**Aim of the task**
For each entry that follows, produce an exact copy.
============================================================
`config.mk`:
```
export PLATFORM = sky130hd
export DESIGN_NAME = load_extract
export DESIGN_NICKNAME = d
export VERILOG_FILES = /design/src/mem_pkg.sv /design/src/load_extract.sv
export SDC_FILE = /design/constraint.sdc
export NUM_CORES = 1
export LEC_CHECK = 0
export ABC_AREA = 1
export ABC_CLOCK_PERIOD_IN_PS = 900
export BUFFER_PORTS_ARGS = -buffer_cell sky130_fd_sc_hd__buf_2
export CORE_ASPECT_RATIO = 1.5
export CORE_MARGIN = 3
export CORE_UTILIZATION = 41
export DETAILED_ROUTE_END_ITERATION = 12
export PLACE_DENSITY_LB_ADDON = 0.15
export SYNTH_ARGS = -nofsm -noshare
export SYNTH_HDL_FRONTEND = slang
export SYNTH_SLANG_ARGS = --single-unit
```
`constraint.sdc`:
```
create_clock -name vclk -period 0.9
set_input_delay 0.09 -clock vclk [all_inputs]
set_output_delay 0.09 -clock vclk [all_outputs]
set_load 0.01 [all_outputs]
```
**src/mem_pkg.sv**
```systemverilog
`default_nettype none

package mem_pkg;

    // Data memory geometry
    localparam int MEM_DEPTH_WORDS = 256;
    localparam int MEM_INDEX_W     = 8;

    // Alignment exception code
    localparam logic [5:0] ECODE_ALE = 6'h09;

    typedef logic [31:0] word_t;
    typedef logic [31:0] addr_t;
    typedef logic [4:0]  reg_addr_t;
    typedef logic [3:0]  byte_sel_t;
    typedef logic [5:0]  ecode_t;

    // OP_NOP passes the ALU result through
    typedef enum logic [3:0] {
        OP_NOP,
        OP_LD_B,
        OP_LD_BU,
        OP_LD_H,
        OP_LD_HU,
        OP_LD_W,
        OP_ST_B,
        OP_ST_H,
        OP_ST_W,
        OP_LL,
        OP_SC
    } mem_op_e;

endpackage

`default_nettype wire

```
**src/mem_ctrl.sv**
```systemverilog
`timescale 1ns/1ps
`default_nettype none

module mem_ctrl (
    input  logic               clk,
    input  logic               reset_i,
    input  logic               op_valid_i,
    input  mem_pkg::mem_op_e   op_i,
    input  mem_pkg::addr_t     addr_i,
    input  mem_pkg::word_t     store_data_i,
    input  mem_pkg::word_t     alu_result_i,
    input  mem_pkg::reg_addr_t rd_i,
    input  logic               llbit_clear_i,
    input  logic               misaligned_i,
    input  logic               data_ok_i,
    input  mem_pkg::word_t     load_value_i,
    output mem_pkg::mem_op_e   cur_op_o,
    output mem_pkg::addr_t     cur_addr_o,
    output mem_pkg::word_t     cur_data_o,
    output logic               mem_ce_o,
    output logic               mem_we_o,
    output logic               stall_o,
    output logic               wb_valid_o,
    output logic               wb_we_o,
    output mem_pkg::reg_addr_t wb_rd_o,
    output mem_pkg::word_t     wb_data_o,
    output logic               excp_o,
    output mem_pkg::ecode_t    excp_code_o,
    output logic               llbit_o
);
    import mem_pkg::*;

    typedef enum logic [1:0] {
        IDLE,
        ACCESS,
        WAIT_DATA
    } state_e;

    state_e    state;
    state_e    next_state;
    word_t     alu_q;
    reg_addr_t rd_q;
    logic      is_load;
    logic      is_store;
    logic      mem_access;
    logic      wb_fire;
    logic      wb_we_d;
    logic      excp_d;
    word_t     wb_value;

    // Op class of the captured operation
    assign is_load    = cur_op_o inside {OP_LD_B, OP_LD_BU, OP_LD_H, OP_LD_HU, OP_LD_W, OP_LL};
    assign is_store   = cur_op_o inside {OP_ST_B, OP_ST_H, OP_ST_W, OP_SC};
    // SC only reaches memory while the LL bit is held
    assign mem_access = (is_load || is_store) && !misaligned_i
                        && !(cur_op_o == OP_SC && !llbit_o);

    assign mem_ce_o = (state == ACCESS) && mem_access;
    assign mem_we_o = mem_ce_o && is_store;
    assign stall_o  = (state != IDLE);

    always_comb begin
        next_state = state;
        case (state)
            IDLE:      if (op_valid_i) next_state = ACCESS;
            ACCESS:    next_state = mem_access ? WAIT_DATA : IDLE;
            WAIT_DATA: if (data_ok_i) next_state = IDLE;
            default:   next_state = IDLE;
        endcase
    end

    always_ff @(posedge clk) begin
        if (reset_i) begin
            state <= IDLE;
        end else begin
            state <= next_state;
        end
    end

    // Operation is captured only while idle
    always_ff @(posedge clk) begin
        if (state == IDLE && op_valid_i) begin
            cur_op_o   <= op_i;
            cur_addr_o <= addr_i;
            cur_data_o <= store_data_i;
            alu_q      <= alu_result_i;
            rd_q       <= rd_i;
        end
    end

    always_comb begin
        wb_fire  = 1'b0;
        wb_we_d  = 1'b0;
        excp_d   = 1'b0;
        wb_value = alu_q;
        if (state == ACCESS && !mem_access) begin
            // NOP, misaligned or failed SC
            wb_fire = 1'b1;
            if (misaligned_i) begin
                excp_d = 1'b1;
            end else begin
                wb_we_d  = 1'b1;
                wb_value = (cur_op_o == OP_SC) ? 32'd0 : alu_q;
            end
        end else if (state == WAIT_DATA && data_ok_i) begin
            wb_fire  = 1'b1;
            wb_we_d  = is_load || (cur_op_o == OP_SC);
            wb_value = (cur_op_o == OP_SC) ? 32'd1 : load_value_i;
        end
    end

    always_ff @(posedge clk) begin
        if (reset_i) begin
            wb_valid_o <= 1'b0;
            wb_we_o    <= 1'b0;
            excp_o     <= 1'b0;
        end else begin
            wb_valid_o <= wb_fire;
            wb_we_o    <= wb_fire && wb_we_d;
            excp_o     <= wb_fire && excp_d;
        end
    end

    always_ff @(posedge clk) begin
        if (wb_fire) begin
            wb_rd_o     <= rd_q;
            wb_data_o   <= wb_value;
            excp_code_o <= excp_d ? ECODE_ALE : ecode_t'(0);
        end
    end

    // External clear wins over LL and SC
    always_ff @(posedge clk) begin
        if (reset_i || llbit_clear_i) begin
            llbit_o <= 1'b0;
        end else if (state == WAIT_DATA && data_ok_i) begin
            if (cur_op_o == OP_LL) begin
                llbit_o <= 1'b1;
            end else if (cur_op_o == OP_SC) begin
                llbit_o <= 1'b0;
            end
        end
    end

endmodule

`default_nettype wire

```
============================================================
**Solution below**
`config.mk`:
```
export PLATFORM = sky130hd
export DESIGN_NAME = load_extract
export DESIGN_NICKNAME = d
export VERILOG_FILES = /design/src/mem_pkg.sv /design/src/load_extract.sv
export SDC_FILE = /design/constraint.sdc
export NUM_CORES = 1
export LEC_CHECK = 0
export ABC_AREA = 1
export ABC_CLOCK_PERIOD_IN_PS = 900
export BUFFER_PORTS_ARGS = -buffer_cell sky130_fd_sc_hd__buf_2
export CORE_ASPECT_RATIO = 1.5
export CORE_MARGIN = 3
export CORE_UTILIZATION = 41
export DETAILED_ROUTE_END_ITERATION = 12
export PLACE_DENSITY_LB_ADDON = 0.15
export SYNTH_ARGS = -nofsm -noshare
export SYNTH_HDL_FRONTEND = slang
export SYNTH_SLANG_ARGS = --single-unit
```
`constraint.sdc`:
```
create_clock -name vclk -period 0.9
set_input_delay 0.09 -clock vclk [all_inputs]
set_output_delay 0.09 -clock vclk [all_outputs]
set_load 0.01 [all_outputs]
```
**src/mem_pkg.sv**
```systemverilog
`default_nettype none

package mem_pkg;

    // Data memory geometry
    localparam int MEM_DEPTH_WORDS = 256;
    localparam int MEM_INDEX_W     = 8;

    // Alignment exception code
    localparam logic [5:0] ECODE_ALE = 6'h09;

    typedef logic [31:0] word_t;
    typedef logic [31:0] addr_t;
    typedef logic [4:0]  reg_addr_t;
    typedef logic [3:0]  byte_sel_t;
    typedef logic [5:0]  ecode_t;

    // OP_NOP passes the ALU result through
    typedef enum logic [3:0] {
        OP_NOP,
        OP_LD_B,
        OP_LD_BU,
        OP_LD_H,
        OP_LD_HU,
        OP_LD_W,
        OP_ST_B,
        OP_ST_H,
        OP_ST_W,
        OP_LL,
        OP_SC
    } mem_op_e;

endpackage

`default_nettype wire

```
**src/mem_ctrl.sv**
```systemverilog
`timescale 1ns/1ps
`default_nettype none

module mem_ctrl (
    input  logic               clk,
    input  logic               reset_i,
    input  logic               op_valid_i,
    input  mem_pkg::mem_op_e   op_i,
    input  mem_pkg::addr_t     addr_i,
    input  mem_pkg::word_t     store_data_i,
    input  mem_pkg::word_t     alu_result_i,
    input  mem_pkg::reg_addr_t rd_i,
    input  logic               llbit_clear_i,
    input  logic               misaligned_i,
    input  logic               data_ok_i,
    input  mem_pkg::word_t     load_value_i,
    output mem_pkg::mem_op_e   cur_op_o,
    output mem_pkg::addr_t     cur_addr_o,
    output mem_pkg::word_t     cur_data_o,
    output logic               mem_ce_o,
    output logic               mem_we_o,
    output logic               stall_o,
    output logic               wb_valid_o,
    output logic               wb_we_o,
    output mem_pkg::reg_addr_t wb_rd_o,
    output mem_pkg::word_t     wb_data_o,
    output logic               excp_o,
    output mem_pkg::ecode_t    excp_code_o,
    output logic               llbit_o
);
    import mem_pkg::*;

    typedef enum logic [1:0] {
        IDLE,
        ACCESS,
        WAIT_DATA
    } state_e;

    state_e    state;
    state_e    next_state;
    word_t     alu_q;
    reg_addr_t rd_q;
    logic      is_load;
    logic      is_store;
    logic      mem_access;
    logic      wb_fire;
    logic      wb_we_d;
    logic      excp_d;
    word_t     wb_value;

    // Op class of the captured operation
    assign is_load    = cur_op_o inside {OP_LD_B, OP_LD_BU, OP_LD_H, OP_LD_HU, OP_LD_W, OP_LL};
    assign is_store   = cur_op_o inside {OP_ST_B, OP_ST_H, OP_ST_W, OP_SC};
    // SC only reaches memory while the LL bit is held
    assign mem_access = (is_load || is_store) && !misaligned_i
                        && !(cur_op_o == OP_SC && !llbit_o);

    assign mem_ce_o = (state == ACCESS) && mem_access;
    assign mem_we_o = mem_ce_o && is_store;
    assign stall_o  = (state != IDLE);

    always_comb begin
        next_state = state;
        case (state)
            IDLE:      if (op_valid_i) next_state = ACCESS;
            ACCESS:    next_state = mem_access ? WAIT_DATA : IDLE;
            WAIT_DATA: if (data_ok_i) next_state = IDLE;
            default:   next_state = IDLE;
        endcase
    end

    always_ff @(posedge clk) begin
        if (reset_i) begin
            state <= IDLE;
        end else begin
            state <= next_state;
        end
    end

    // Operation is captured only while idle
    always_ff @(posedge clk) begin
        if (state == IDLE && op_valid_i) begin
            cur_op_o   <= op_i;
            cur_addr_o <= addr_i;
            cur_data_o <= store_data_i;
            alu_q      <= alu_result_i;
            rd_q       <= rd_i;
        end
    end

    always_comb begin
        wb_fire  = 1'b0;
        wb_we_d  = 1'b0;
        excp_d   = 1'b0;
        wb_value = alu_q;
        if (state == ACCESS && !mem_access) begin
            // NOP, misaligned or failed SC
            wb_fire = 1'b1;
            if (misaligned_i) begin
                excp_d = 1'b1;
            end else begin
                wb_we_d  = 1'b1;
                wb_value = (cur_op_o == OP_SC) ? 32'd0 : alu_q;
            end
        end else if (state == WAIT_DATA && data_ok_i) begin
            wb_fire  = 1'b1;
            wb_we_d  = is_load || (cur_op_o == OP_SC);
            wb_value = (cur_op_o == OP_SC) ? 32'd1 : load_value_i;
        end
    end

    always_ff @(posedge clk) begin
        if (reset_i) begin
            wb_valid_o <= 1'b0;
            wb_we_o    <= 1'b0;
            excp_o     <= 1'b0;
        end else begin
            wb_valid_o <= wb_fire;
            wb_we_o    <= wb_fire && wb_we_d;
            excp_o     <= wb_fire && excp_d;
        end
    end

    always_ff @(posedge clk) begin
        if (wb_fire) begin
            wb_rd_o     <= rd_q;
            wb_data_o   <= wb_value;
            excp_code_o <= excp_d ? ECODE_ALE : ecode_t'(0);
        end
    end

    // External clear wins over LL and SC
    always_ff @(posedge clk) begin
        if (reset_i || llbit_clear_i) begin
            llbit_o <= 1'b0;
        end else if (state == WAIT_DATA && data_ok_i) begin
            if (cur_op_o == OP_LL) begin
                llbit_o <= 1'b1;
            end else if (cur_op_o == OP_SC) begin
                llbit_o <= 1'b0;
            end
        end
    end

endmodule

`default_nettype wire

```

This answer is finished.